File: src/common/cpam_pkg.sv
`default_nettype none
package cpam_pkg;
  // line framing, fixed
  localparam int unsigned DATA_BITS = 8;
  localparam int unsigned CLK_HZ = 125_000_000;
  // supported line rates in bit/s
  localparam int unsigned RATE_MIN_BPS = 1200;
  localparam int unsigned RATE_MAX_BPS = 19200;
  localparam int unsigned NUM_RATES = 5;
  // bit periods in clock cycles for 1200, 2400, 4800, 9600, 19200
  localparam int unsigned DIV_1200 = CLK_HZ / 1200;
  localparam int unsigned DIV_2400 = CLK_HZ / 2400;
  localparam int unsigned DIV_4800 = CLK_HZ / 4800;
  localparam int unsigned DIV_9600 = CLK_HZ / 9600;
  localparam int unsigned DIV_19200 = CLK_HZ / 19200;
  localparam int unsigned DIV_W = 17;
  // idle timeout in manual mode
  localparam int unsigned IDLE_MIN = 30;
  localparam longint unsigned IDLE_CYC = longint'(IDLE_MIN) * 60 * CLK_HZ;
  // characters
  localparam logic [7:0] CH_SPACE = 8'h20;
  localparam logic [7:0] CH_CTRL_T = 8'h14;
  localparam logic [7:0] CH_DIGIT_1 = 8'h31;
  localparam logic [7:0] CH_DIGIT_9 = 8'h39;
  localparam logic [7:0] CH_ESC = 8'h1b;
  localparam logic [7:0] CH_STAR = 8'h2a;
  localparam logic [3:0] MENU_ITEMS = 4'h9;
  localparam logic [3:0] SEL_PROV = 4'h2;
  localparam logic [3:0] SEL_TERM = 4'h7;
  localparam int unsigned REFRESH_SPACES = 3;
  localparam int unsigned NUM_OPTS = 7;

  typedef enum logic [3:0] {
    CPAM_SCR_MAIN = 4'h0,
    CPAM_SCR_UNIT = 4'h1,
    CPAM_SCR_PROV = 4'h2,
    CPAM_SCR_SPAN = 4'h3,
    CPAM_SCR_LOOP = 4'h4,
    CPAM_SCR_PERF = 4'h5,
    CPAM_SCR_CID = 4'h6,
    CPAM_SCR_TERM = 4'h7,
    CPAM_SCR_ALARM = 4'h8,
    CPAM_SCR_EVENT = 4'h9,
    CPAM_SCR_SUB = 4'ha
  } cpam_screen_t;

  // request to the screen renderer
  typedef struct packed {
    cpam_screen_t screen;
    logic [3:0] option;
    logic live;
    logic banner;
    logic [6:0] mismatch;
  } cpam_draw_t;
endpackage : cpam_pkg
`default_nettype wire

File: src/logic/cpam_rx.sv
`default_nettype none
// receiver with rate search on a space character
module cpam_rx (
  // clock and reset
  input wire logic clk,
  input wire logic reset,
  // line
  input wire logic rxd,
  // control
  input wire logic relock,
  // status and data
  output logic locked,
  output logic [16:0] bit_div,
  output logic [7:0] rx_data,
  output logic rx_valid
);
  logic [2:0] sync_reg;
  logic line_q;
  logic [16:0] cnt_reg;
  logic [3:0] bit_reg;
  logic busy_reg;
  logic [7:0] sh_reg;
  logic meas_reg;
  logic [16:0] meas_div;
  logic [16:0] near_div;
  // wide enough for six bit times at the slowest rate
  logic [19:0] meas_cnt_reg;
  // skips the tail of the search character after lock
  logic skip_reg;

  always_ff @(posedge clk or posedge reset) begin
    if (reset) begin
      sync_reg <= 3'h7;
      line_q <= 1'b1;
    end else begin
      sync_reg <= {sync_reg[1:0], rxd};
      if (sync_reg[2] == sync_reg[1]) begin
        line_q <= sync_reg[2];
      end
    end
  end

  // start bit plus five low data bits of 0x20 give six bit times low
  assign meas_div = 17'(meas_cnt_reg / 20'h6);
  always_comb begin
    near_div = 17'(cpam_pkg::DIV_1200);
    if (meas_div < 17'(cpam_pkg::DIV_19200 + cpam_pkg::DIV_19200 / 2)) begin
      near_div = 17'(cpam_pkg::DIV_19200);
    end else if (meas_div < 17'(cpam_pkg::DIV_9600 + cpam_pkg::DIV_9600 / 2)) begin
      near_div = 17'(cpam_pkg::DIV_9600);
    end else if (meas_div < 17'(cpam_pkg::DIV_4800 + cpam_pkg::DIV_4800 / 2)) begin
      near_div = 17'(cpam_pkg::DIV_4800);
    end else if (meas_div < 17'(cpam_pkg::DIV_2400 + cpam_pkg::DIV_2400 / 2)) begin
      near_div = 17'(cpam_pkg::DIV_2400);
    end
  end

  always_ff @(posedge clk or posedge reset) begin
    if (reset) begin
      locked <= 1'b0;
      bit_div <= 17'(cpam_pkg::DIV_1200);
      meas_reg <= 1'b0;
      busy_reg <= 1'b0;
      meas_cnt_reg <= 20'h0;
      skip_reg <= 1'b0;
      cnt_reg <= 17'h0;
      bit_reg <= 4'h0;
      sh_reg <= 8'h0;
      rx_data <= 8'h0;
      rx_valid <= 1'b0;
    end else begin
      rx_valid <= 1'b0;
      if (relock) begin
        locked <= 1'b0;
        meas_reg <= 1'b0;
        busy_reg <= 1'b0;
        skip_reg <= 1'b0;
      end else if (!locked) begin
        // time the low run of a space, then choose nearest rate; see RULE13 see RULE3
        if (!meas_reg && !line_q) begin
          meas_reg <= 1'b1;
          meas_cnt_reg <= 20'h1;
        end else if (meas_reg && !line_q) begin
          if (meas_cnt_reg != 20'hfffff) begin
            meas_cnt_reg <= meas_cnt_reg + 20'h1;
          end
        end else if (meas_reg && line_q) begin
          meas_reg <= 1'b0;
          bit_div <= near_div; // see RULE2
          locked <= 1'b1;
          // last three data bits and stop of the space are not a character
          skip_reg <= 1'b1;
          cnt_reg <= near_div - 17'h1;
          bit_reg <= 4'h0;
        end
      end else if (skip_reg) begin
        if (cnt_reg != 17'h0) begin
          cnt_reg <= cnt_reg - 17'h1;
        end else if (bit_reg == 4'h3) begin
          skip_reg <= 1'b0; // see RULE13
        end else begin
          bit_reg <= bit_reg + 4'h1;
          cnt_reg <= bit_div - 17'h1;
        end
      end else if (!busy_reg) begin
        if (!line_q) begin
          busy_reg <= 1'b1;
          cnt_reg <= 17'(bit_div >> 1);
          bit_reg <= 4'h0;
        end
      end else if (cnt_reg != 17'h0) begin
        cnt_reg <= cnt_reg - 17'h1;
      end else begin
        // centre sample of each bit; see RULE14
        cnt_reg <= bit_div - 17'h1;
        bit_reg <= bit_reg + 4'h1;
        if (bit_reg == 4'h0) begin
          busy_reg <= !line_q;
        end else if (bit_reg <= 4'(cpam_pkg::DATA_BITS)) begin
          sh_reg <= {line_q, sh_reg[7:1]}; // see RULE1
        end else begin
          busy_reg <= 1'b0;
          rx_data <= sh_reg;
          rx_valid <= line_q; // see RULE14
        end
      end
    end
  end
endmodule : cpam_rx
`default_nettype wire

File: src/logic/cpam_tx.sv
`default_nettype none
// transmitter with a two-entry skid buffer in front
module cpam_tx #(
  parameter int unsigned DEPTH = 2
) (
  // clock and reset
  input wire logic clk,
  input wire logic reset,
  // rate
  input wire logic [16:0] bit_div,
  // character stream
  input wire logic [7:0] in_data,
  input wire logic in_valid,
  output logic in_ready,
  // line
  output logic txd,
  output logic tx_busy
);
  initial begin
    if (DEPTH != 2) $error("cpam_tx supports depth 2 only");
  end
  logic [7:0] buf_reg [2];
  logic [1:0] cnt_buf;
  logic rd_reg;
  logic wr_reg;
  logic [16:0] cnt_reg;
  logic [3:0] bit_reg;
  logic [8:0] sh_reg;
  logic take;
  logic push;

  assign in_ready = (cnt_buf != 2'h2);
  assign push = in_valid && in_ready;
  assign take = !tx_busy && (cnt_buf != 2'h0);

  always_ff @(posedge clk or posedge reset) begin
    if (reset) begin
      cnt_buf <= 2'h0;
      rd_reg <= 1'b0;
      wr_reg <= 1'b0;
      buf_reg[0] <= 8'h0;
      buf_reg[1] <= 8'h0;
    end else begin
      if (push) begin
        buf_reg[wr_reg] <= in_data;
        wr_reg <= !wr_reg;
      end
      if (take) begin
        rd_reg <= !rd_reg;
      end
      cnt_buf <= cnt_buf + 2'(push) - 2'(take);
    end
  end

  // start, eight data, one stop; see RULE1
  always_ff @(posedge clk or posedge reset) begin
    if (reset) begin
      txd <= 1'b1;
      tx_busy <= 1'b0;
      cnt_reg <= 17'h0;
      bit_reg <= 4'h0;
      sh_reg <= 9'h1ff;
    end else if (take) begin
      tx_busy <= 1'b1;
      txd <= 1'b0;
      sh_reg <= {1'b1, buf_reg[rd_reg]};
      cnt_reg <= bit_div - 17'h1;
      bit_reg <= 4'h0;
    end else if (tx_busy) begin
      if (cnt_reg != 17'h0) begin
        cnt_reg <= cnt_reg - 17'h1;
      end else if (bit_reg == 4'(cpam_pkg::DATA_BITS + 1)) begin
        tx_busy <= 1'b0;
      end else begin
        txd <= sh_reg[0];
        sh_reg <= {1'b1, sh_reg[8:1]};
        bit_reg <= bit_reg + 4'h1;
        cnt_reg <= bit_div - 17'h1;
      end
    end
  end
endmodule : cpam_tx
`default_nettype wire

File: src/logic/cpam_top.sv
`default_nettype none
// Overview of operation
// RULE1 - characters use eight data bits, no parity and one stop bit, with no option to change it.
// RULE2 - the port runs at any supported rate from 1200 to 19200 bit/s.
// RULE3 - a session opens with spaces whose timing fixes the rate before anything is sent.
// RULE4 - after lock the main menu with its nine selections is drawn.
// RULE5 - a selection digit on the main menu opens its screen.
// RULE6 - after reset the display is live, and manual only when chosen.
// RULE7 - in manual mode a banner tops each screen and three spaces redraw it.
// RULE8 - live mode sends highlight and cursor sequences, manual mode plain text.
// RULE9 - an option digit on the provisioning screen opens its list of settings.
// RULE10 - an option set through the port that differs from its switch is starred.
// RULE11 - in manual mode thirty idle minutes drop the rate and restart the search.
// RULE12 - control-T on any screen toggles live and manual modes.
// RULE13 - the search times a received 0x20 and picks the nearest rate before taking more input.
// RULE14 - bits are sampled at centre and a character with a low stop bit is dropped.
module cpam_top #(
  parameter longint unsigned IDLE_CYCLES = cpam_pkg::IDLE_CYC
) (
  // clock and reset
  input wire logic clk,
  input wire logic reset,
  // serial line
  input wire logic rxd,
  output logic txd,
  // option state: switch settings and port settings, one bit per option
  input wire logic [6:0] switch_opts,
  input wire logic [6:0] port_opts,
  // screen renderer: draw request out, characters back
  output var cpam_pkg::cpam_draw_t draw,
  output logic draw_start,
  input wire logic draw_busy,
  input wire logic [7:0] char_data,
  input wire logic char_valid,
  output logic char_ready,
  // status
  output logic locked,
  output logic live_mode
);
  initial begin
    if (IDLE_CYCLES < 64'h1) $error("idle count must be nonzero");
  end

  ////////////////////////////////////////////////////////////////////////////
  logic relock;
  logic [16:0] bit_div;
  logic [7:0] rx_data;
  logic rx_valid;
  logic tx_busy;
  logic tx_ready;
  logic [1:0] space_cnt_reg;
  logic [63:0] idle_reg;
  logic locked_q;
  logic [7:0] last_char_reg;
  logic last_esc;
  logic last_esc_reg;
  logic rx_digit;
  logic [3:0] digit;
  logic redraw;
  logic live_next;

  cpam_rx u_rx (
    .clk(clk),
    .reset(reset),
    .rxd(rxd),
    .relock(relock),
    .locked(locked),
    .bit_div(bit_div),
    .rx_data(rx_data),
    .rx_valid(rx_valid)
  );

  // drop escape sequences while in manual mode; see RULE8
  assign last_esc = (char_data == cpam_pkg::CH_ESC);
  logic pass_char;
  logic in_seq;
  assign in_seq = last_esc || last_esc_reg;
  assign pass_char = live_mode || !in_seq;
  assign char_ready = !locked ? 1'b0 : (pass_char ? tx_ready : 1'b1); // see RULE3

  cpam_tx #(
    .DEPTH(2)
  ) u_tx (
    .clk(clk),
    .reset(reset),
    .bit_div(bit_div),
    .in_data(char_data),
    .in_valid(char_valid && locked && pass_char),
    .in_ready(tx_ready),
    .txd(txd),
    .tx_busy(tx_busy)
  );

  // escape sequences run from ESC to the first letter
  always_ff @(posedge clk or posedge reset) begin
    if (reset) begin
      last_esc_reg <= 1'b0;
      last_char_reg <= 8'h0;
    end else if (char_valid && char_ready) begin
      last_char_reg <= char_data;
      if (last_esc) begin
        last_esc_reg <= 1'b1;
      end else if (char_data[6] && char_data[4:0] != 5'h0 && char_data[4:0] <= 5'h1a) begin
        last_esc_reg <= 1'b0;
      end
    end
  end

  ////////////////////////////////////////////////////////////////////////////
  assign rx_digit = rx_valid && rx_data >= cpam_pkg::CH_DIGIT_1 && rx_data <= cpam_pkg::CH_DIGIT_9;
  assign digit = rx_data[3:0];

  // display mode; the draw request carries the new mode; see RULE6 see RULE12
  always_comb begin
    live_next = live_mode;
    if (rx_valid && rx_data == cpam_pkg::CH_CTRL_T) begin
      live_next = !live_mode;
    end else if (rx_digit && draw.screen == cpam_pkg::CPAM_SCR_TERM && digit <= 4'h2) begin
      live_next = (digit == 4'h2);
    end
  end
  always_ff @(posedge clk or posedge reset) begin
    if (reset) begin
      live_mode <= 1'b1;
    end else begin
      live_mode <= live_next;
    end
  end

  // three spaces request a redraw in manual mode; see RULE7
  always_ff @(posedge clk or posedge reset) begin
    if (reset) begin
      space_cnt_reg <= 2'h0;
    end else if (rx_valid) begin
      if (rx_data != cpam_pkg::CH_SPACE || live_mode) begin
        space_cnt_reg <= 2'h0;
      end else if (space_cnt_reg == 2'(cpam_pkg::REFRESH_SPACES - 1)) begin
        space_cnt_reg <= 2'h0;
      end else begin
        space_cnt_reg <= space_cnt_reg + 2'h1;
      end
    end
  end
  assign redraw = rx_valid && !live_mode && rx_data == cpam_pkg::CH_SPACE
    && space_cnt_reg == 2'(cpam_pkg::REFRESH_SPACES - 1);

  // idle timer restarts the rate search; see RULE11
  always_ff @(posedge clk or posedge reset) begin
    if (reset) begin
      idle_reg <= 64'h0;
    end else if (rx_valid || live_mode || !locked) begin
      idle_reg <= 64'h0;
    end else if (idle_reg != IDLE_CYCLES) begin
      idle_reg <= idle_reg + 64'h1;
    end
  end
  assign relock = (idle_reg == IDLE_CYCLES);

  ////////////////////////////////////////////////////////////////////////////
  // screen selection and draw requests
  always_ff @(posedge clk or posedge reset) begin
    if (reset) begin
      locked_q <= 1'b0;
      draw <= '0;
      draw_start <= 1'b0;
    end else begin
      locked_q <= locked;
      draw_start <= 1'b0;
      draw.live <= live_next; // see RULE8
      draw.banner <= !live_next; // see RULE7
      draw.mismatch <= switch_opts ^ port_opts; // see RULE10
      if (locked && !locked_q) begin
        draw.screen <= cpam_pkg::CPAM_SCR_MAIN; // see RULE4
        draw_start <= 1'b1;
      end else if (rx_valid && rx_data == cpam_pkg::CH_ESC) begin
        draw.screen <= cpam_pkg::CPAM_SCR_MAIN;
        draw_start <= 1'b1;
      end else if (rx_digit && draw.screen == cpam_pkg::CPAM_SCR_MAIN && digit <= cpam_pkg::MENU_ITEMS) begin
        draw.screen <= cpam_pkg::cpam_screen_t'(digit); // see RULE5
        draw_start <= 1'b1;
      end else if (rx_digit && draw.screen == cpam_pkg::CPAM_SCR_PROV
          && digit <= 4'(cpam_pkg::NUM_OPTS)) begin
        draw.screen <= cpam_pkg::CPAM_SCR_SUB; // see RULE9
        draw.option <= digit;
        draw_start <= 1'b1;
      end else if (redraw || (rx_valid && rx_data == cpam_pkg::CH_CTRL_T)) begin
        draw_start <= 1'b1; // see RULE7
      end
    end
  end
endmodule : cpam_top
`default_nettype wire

> To do:
For each line of the listing that holds the word "stop", show that line.

> Answer to this exercise:
          // last three data bits and stop of the space are not a character
  // start, eight data, one stop; see RULE1
// RULE1 - characters use eight data bits, no parity and one stop bit, with no option to change it.
// RULE14 - bits are sampled at centre and a character with a low stop bit is dropped.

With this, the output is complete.